Airbnb is slightly more opaque about its future, but there are probably hints in CEO Brian Chesky’s recent obsession with the hospitality industry, detailed in a Fast Company profile last year that also discussed the company’s hire of boutique hotelier Chip Conley:

“Our business isn’t [renting] the house,” Chesky says. “Our business is the entire trip.” His idea is to create a portfolio of new services that make the Airbnb experience more consistent from stay to stay, and that can generate lots and lots of additional revenue. One starting point: a cleaning service that will offer fresh sheets and towels to Airbnb proprietors. … Chesky’s first directive to Conley was to create a set of hospitality standards that could make the Airbnb guest experience more reliable. The aim was to figure out which baseline comforts Airbnb ought to offer guests, while embracing the unique, local, and often unpredictable charms its hosts provide on their own. In November, Conley rolled out nine such standards for hosts to follow. Some, like pledging that a listing is accurate, are general to the point of blather. But others specifically address cleanliness and appropriate ways to interact with guests.

Standardized hospitality and consistency, which would make Airbnb more hotel-like, seems to preclude the individuation of millions of regular, middle-class people sharing their homes, and points toward the ideal host being something between a landlord and a hotelier — or even toward Airbnb more directly controlling properties, even if much of its current value, like Uber, is tied up in the idea that it doesn’t actually own property. Then again, part of the pitch behind WeWork — the terrifically conventional real-estate company disguised as a startup which leases property, adds amenities like beer kegs, then sublets it to tech workers at a premium — has been that it is “asset-light,” meaning it owns no property, and yet it is now in the process of developing one. Which is all just a way saying it wouldn’t be so surprising if, in the next couple of years, Airbnb opens something like a “model hotel,” not unlike Amazon’s physical bookstore.

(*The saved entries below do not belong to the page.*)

[config.mk]
export PLATFORM = sky130hd
export DESIGN_NAME = lsu_demux
export DESIGN_NICKNAME = d
export VERILOG_FILES = /design/src/logic/region_pkg.sv /design/src/logic/lsu_demux.sv
export SDC_FILE = /design/constraint.sdc
export NUM_CORES = 1
export LEC_CHECK = 0
export BUFFER_PORTS_ARGS = -buffer_cell sky130_fd_sc_hd__buf_2
export CAP_MARGIN = 20
export CORE_ASPECT_RATIO = 0.7
export CORE_MARGIN = 8
export CORE_UTILIZATION = 24
export CTS_CLUSTER_DIAMETER = 30
export CTS_CLUSTER_SIZE = 16
export DETAILED_ROUTE_END_ITERATION = 12
export GPL_TIMING_DRIVEN = 0
export PLACE_DENSITY = 0.86
export SYNTH_ARGS = -nofsm -noshare
export SYNTH_HDL_FRONTEND = slang
export SYNTH_SLANG_ARGS = --single-unit
[constraint.sdc]
create_clock -name clk -period 3.75 [get_ports clk]
set_clock_uncertainty 0.05 [all_clocks]
set_input_delay 0.75 -clock clk [delete_from_list [all_inputs] [get_ports clk]]
set_output_delay 0.75 -clock clk [all_outputs]
set_load 0.02 [all_outputs]
[src/logic/region_pkg.sv]
// shared widths, word types and state enums for the memory region RTL and its testbench
`default_nettype none

package region_pkg;

  // data path and address widths
  localparam int WORD_W      = 32;
  localparam int ADDR_W      = 32;
  localparam int STRB_W      = WORD_W / 8;
  localparam int REGION_HI_W = 12;

  typedef logic [WORD_W-1:0] word_t;
  typedef logic [ADDR_W-1:0] addr_t;
  typedef logic [STRB_W-1:0] strb_t;

  // source of the next processor response
  typedef enum logic [0:0] {
    RESP_RAM,
    RESP_EXT
  } resp_src_e;

  // APB slave port into the RAM
  typedef enum logic [0:0] {
    SLV_IDLE,
    SLV_RESP
  } apb_slv_state_e;

  // APB master bridge
  typedef enum logic [1:0] {
    MST_IDLE,
    MST_SETUP,
    MST_ACCESS
  } apb_mst_state_e;

endpackage

`default_nettype wire
[src/logic/lsu_demux.sv]
// steers processor load/store requests to the local RAM or the external bridge, returns responses
`timescale 1ns/1ps
`default_nettype none

module lsu_demux #(
  parameter logic [region_pkg::REGION_HI_W-1:0] LOCAL_REGION = 12'h001
) (
  input  logic               clk,
  input  logic               rst_n,
  // processor side
  input  logic               lsu_req_i,
  input  region_pkg::addr_t  lsu_addr_i,
  output logic               lsu_gnt_o,
  output logic               lsu_rvalid_o,
  output region_pkg::word_t  lsu_rdata_o,
  // local RAM side
  output logic               ram_req_o,
  input  logic               ram_gnt_i,
  input  logic               ram_rvalid_i,
  input  region_pkg::word_t  ram_rdata_i,
  // external side
  output logic               ext_req_o,
  input  logic               ext_gnt_i,
  input  logic               ext_rvalid_i,
  input  region_pkg::word_t  ext_rdata_i
);

  logic                  is_local;
  logic                  can_issue;
  logic                  pending_q;
  region_pkg::resp_src_e resp_src_q;

  // upper address bits pick the region
  assign is_local = (lsu_addr_i[region_pkg::ADDR_W-1 -: region_pkg::REGION_HI_W]
                     == LOCAL_REGION);

  // next request only once the outstanding response is back or returning now
  assign can_issue = !pending_q || lsu_rvalid_o;

  assign ram_req_o = lsu_req_i && can_issue && is_local;
  assign ext_req_o = lsu_req_i && can_issue && !is_local;

  assign lsu_gnt_o = (ram_req_o && ram_gnt_i) || (ext_req_o && ext_gnt_i);

  always_ff @(posedge clk or negedge rst_n)
  begin
    if (!rst_n)
    begin
      pending_q  <= 1'b0;
      resp_src_q <= region_pkg::RESP_RAM;
    end
    else if (lsu_gnt_o)
    begin
      pending_q <= 1'b1;
      if (is_local)
        resp_src_q <= region_pkg::RESP_RAM;
      else
        resp_src_q <= region_pkg::RESP_EXT;
    end
    else if (lsu_rvalid_o)
    begin
      pending_q <= 1'b0;
    end
  end

  // only one sink can answer at a time
  assign lsu_rvalid_o = ram_rvalid_i || ext_rvalid_i;
  assign lsu_rdata_o  = (resp_src_q == region_pkg::RESP_EXT) ? ext_rdata_i : ram_rdata_i;

endmodule

`default_nettype wire

# Word level (Yosys, flattened, before mapping)
# Index checks and enable logic that the tools add are counted.
# W data, S select, Z words.
# totals
regBits	2
latchBits	0
mem_bits_rw	0
romBits	0
input_bits	103
output_inout_bits	36
mem_count	0
# op_classes
add_sub_neg	0
n_mul	0
div	0
magnitude_cmp	0
eq_ne	1
shift	0
n_mux	4
bitwise_logic	0
reduce_logical	11
# op_table
op	count
$mux W32	1
$eq A12 B1 Y1 const B	1
$logic_and A1 B1 Y1	5
$logic_or A1 B1 Y1	3
$mux W1	3
$logic_not A1 Y1	2
$reduce_bool A2 Y1	1

# Depth between registers and ports, before layout
# Gate-level depths: netlist of run 1.
# depth
word_depth	7
mapped_depth	4
mapped_depth_nobuf	3

# Least setup slack after synthesis of run 1
# Ideal clock, no wire load.
# synth_path
kind	input to output
startpoint	input lsu_addr_i[25]
endpoint	output ram_req_o
arrival_ns	2.003
path_slack_ns	0.947
stages	2
n_path_buf	0
cell_sequence	or4_4 nor4_1
# synth_between
elab_chain_len	2
# synth_lines
element	line_no	source
start: declaration	lsu_demux.sv:12	input region_pkg::addr_t lsu_addr_i,
$eq A12 B1 Y1	lsu_demux.sv:35	== LOCAL_REGION);
$logic_and A1 B1 Y1	lsu_demux.sv:40	assign ram_req_o = lsu_req_i && can_issue && is_local;
end: declaration	lsu_demux.sv:17	output logic ram_req_o,
# Every way passes these cells.

# Worst setup path after layout of run 1
# layout_path
startpoint	input lsu_addr_i[26]
endpoint	output lsu_gnt_o
# layout_between
elab_chain_len	5
# layout_lines
element	line_no	source
$eq A12 B1 Y1 (*)	lsu_demux.sv:35	
$logic_not A1 Y1	lsu_demux.sv:41	assign ext_req_o = lsu_req_i && can_issue && !is_local;
$logic_and A1 B1 Y1	lsu_demux.sv:41	
$logic_and A1 B1 Y1	lsu_demux.sv:43	assign lsu_gnt_o = (ram_req_o && ram_gnt_i) || (ext_req_o && ext_gnt_i);
$logic_or A1 B1 Y1 (*)	lsu_demux.sv:43	
end: declaration	lsu_demux.sv:13	output logic lsu_gnt_o,
# Every way passes the cells marked *; elsewhere a longest branch is shown, timed or not.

More broadly though, there’s a lot of property out there that could be developed into a fluid-use space, and whose value could be more thoroughly extracted if its usage and occupancy were allocated and distributed through a platform. Right now, cities largely make those decisions through permits and other regulatory frameworks; a loosening of that regime would, at least in the short or even medium term, make those properties more valuable by allowing platforms to take over that role. This is exactly what Airbnb is arguing about private homes after all: That cities — or even landlords — should not have the right to prevent the people who live there from doing whatever they want with it, like subletting it whenever they’re out of town for a weekend. Now extend that argument to every building in every desirable location, their utilization maximized through a platform: Wow, they all seem so much more valuable now.

Who knows though? It’s hard to predict what happens if we throw, like, traditional notions of the government enforcing property rights out the window and grant that to a large, ascendant middleman, because that’s precisely when things get weird. But one suspects there’s probably never been a better time to own a little piece of property in the heart of a very cool city.